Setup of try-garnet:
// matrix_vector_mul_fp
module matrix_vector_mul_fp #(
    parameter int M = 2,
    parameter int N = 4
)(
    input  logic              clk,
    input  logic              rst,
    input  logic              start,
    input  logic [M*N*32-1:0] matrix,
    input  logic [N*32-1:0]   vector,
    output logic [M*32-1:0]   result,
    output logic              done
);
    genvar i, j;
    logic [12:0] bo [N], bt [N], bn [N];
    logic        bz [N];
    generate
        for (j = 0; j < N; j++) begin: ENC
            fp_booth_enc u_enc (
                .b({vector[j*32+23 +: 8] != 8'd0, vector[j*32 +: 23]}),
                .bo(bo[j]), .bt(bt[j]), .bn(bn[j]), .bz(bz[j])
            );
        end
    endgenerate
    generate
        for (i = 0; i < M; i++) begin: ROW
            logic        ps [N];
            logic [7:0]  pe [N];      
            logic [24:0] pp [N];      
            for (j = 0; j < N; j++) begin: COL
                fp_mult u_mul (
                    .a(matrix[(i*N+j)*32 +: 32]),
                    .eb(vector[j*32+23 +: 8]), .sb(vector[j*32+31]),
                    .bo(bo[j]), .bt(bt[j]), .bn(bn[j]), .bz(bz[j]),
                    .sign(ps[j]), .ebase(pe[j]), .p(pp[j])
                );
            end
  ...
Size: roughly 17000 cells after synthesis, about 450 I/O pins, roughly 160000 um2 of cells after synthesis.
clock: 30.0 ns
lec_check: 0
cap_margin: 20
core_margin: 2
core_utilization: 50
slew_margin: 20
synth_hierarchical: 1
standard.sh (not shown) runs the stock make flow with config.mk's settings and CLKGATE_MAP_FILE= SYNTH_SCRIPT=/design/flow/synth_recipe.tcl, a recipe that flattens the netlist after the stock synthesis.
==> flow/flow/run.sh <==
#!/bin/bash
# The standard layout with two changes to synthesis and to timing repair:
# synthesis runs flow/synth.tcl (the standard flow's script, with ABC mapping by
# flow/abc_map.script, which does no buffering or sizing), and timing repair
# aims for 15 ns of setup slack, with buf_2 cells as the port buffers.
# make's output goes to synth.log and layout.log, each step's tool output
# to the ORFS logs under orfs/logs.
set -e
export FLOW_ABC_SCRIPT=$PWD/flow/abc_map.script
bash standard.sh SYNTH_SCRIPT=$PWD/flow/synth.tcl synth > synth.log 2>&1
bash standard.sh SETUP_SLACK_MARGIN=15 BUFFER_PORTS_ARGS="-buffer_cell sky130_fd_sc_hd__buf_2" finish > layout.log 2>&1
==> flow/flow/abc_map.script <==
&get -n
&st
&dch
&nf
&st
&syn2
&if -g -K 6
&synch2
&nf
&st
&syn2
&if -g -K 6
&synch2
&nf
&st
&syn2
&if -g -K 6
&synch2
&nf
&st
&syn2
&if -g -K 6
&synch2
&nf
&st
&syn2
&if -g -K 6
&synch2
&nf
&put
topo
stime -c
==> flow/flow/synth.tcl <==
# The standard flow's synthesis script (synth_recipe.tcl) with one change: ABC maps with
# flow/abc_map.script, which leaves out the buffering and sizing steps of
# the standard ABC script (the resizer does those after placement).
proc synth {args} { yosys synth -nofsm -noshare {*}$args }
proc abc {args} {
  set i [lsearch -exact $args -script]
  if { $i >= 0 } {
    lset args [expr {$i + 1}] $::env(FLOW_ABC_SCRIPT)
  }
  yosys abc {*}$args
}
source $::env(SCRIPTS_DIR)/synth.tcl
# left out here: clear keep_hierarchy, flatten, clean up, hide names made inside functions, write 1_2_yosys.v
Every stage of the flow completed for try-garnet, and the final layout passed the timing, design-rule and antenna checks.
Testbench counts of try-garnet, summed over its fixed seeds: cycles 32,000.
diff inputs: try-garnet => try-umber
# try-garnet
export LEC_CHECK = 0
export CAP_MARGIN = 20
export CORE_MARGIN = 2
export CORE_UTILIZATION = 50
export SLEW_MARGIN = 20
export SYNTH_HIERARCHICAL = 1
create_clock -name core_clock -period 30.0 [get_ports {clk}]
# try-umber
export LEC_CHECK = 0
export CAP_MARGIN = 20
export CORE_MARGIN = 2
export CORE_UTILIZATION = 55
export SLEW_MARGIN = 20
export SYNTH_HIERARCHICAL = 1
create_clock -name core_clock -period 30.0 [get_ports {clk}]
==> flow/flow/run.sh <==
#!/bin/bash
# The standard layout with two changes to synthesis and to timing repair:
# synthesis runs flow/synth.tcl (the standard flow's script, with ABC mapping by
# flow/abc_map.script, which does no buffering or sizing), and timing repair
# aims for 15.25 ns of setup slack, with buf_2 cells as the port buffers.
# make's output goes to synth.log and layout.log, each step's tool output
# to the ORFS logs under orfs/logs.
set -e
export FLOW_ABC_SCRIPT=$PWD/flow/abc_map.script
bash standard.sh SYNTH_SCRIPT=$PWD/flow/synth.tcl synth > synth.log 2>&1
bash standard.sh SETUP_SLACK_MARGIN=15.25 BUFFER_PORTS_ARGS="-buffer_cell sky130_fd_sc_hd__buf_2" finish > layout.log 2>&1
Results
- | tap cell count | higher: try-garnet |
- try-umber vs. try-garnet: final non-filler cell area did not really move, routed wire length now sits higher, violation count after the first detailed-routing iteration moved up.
+--
Output the listing above in full, exactly as written.

Setup of try-garnet:
// matrix_vector_mul_fp
module matrix_vector_mul_fp #(
    parameter int M = 2,
    parameter int N = 4
)(
    input  logic              clk,
    input  logic              rst,
    input  logic              start,
    input  logic [M*N*32-1:0] matrix,
    input  logic [N*32-1:0]   vector,
    output logic [M*32-1:0]   result,
    output logic              done
);
    genvar i, j;
    logic [12:0] bo [N], bt [N], bn [N];
    logic        bz [N];
    generate
        for (j = 0; j < N; j++) begin: ENC
            fp_booth_enc u_enc (
                .b({vector[j*32+23 +: 8] != 8'd0, vector[j*32 +: 23]}),
                .bo(bo[j]), .bt(bt[j]), .bn(bn[j]), .bz(bz[j])
            );
        end
    endgenerate
    generate
        for (i = 0; i < M; i++) begin: ROW
            logic        ps [N];
            logic [7:0]  pe [N];      
            logic [24:0] pp [N];      
            for (j = 0; j < N; j++) begin: COL
                fp_mult u_mul (
                    .a(matrix[(i*N+j)*32 +: 32]),
                    .eb(vector[j*32+23 +: 8]), .sb(vector[j*32+31]),
                    .bo(bo[j]), .bt(bt[j]), .bn(bn[j]), .bz(bz[j]),
                    .sign(ps[j]), .ebase(pe[j]), .p(pp[j])
                );
            end
  ...
Size: roughly 17000 cells after synthesis, about 450 I/O pins, roughly 160000 um2 of cells after synthesis.
clock: 30.0 ns
lec_check: 0
cap_margin: 20
core_margin: 2
core_utilization: 50
slew_margin: 20
synth_hierarchical: 1
standard.sh (not shown) runs the stock make flow with config.mk's settings and CLKGATE_MAP_FILE= SYNTH_SCRIPT=/design/flow/synth_recipe.tcl, a recipe that flattens the netlist after the stock synthesis.
==> flow/flow/run.sh <==
#!/bin/bash
# The standard layout with two changes to synthesis and to timing repair:
# synthesis runs flow/synth.tcl (the standard flow's script, with ABC mapping by
# flow/abc_map.script, which does no buffering or sizing), and timing repair
# aims for 15 ns of setup slack, with buf_2 cells as the port buffers.
# make's output goes to synth.log and layout.log, each step's tool output
# to the ORFS logs under orfs/logs.
set -e
export FLOW_ABC_SCRIPT=$PWD/flow/abc_map.script
bash standard.sh SYNTH_SCRIPT=$PWD/flow/synth.tcl synth > synth.log 2>&1
bash standard.sh SETUP_SLACK_MARGIN=15 BUFFER_PORTS_ARGS="-buffer_cell sky130_fd_sc_hd__buf_2" finish > layout.log 2>&1
==> flow/flow/abc_map.script <==
&get -n
&st
&dch
&nf
&st
&syn2
&if -g -K 6
&synch2
&nf
&st
&syn2
&if -g -K 6
&synch2
&nf
&st
&syn2
&if -g -K 6
&synch2
&nf
&st
&syn2
&if -g -K 6
&synch2
&nf
&st
&syn2
&if -g -K 6
&synch2
&nf
&put
topo
stime -c
==> flow/flow/synth.tcl <==
# The standard flow's synthesis script (synth_recipe.tcl) with one change: ABC maps with
# flow/abc_map.script, which leaves out the buffering and sizing steps of
# the standard ABC script (the resizer does those after placement).
proc synth {args} { yosys synth -nofsm -noshare {*}$args }
proc abc {args} {
  set i [lsearch -exact $args -script]
  if { $i >= 0 } {
    lset args [expr {$i + 1}] $::env(FLOW_ABC_SCRIPT)
  }
  yosys abc {*}$args
}
source $::env(SCRIPTS_DIR)/synth.tcl
# left out here: clear keep_hierarchy, flatten, clean up, hide names made inside functions, write 1_2_yosys.v
Every stage of the flow completed for try-garnet, and the final layout passed the timing, design-rule and antenna checks.
Testbench counts of try-garnet, summed over its fixed seeds: cycles 32,000.
diff inputs: try-garnet => try-umber
# try-garnet
export LEC_CHECK = 0
export CAP_MARGIN = 20
export CORE_MARGIN = 2
export CORE_UTILIZATION = 50
export SLEW_MARGIN = 20
export SYNTH_HIERARCHICAL = 1
create_clock -name core_clock -period 30.0 [get_ports {clk}]
# try-umber
export LEC_CHECK = 0
export CAP_MARGIN = 20
export CORE_MARGIN = 2
export CORE_UTILIZATION = 55
export SLEW_MARGIN = 20
export SYNTH_HIERARCHICAL = 1
create_clock -name core_clock -period 30.0 [get_ports {clk}]
==> flow/flow/run.sh <==
#!/bin/bash
# The standard layout with two changes to synthesis and to timing repair:
# synthesis runs flow/synth.tcl (the standard flow's script, with ABC mapping by
# flow/abc_map.script, which does no buffering or sizing), and timing repair
# aims for 15.25 ns of setup slack, with buf_2 cells as the port buffers.
# make's output goes to synth.log and layout.log, each step's tool output
# to the ORFS logs under orfs/logs.
set -e
export FLOW_ABC_SCRIPT=$PWD/flow/abc_map.script
bash standard.sh SYNTH_SCRIPT=$PWD/flow/synth.tcl synth > synth.log 2>&1
bash standard.sh SETUP_SLACK_MARGIN=15.25 BUFFER_PORTS_ARGS="-buffer_cell sky130_fd_sc_hd__buf_2" finish > layout.log 2>&1
Results
- | tap cell count | higher: try-garnet |
- try-umber vs. try-garnet: final non-filler cell area did not really move, routed wire length now sits higher, violation count after the first detailed-routing iteration moved up.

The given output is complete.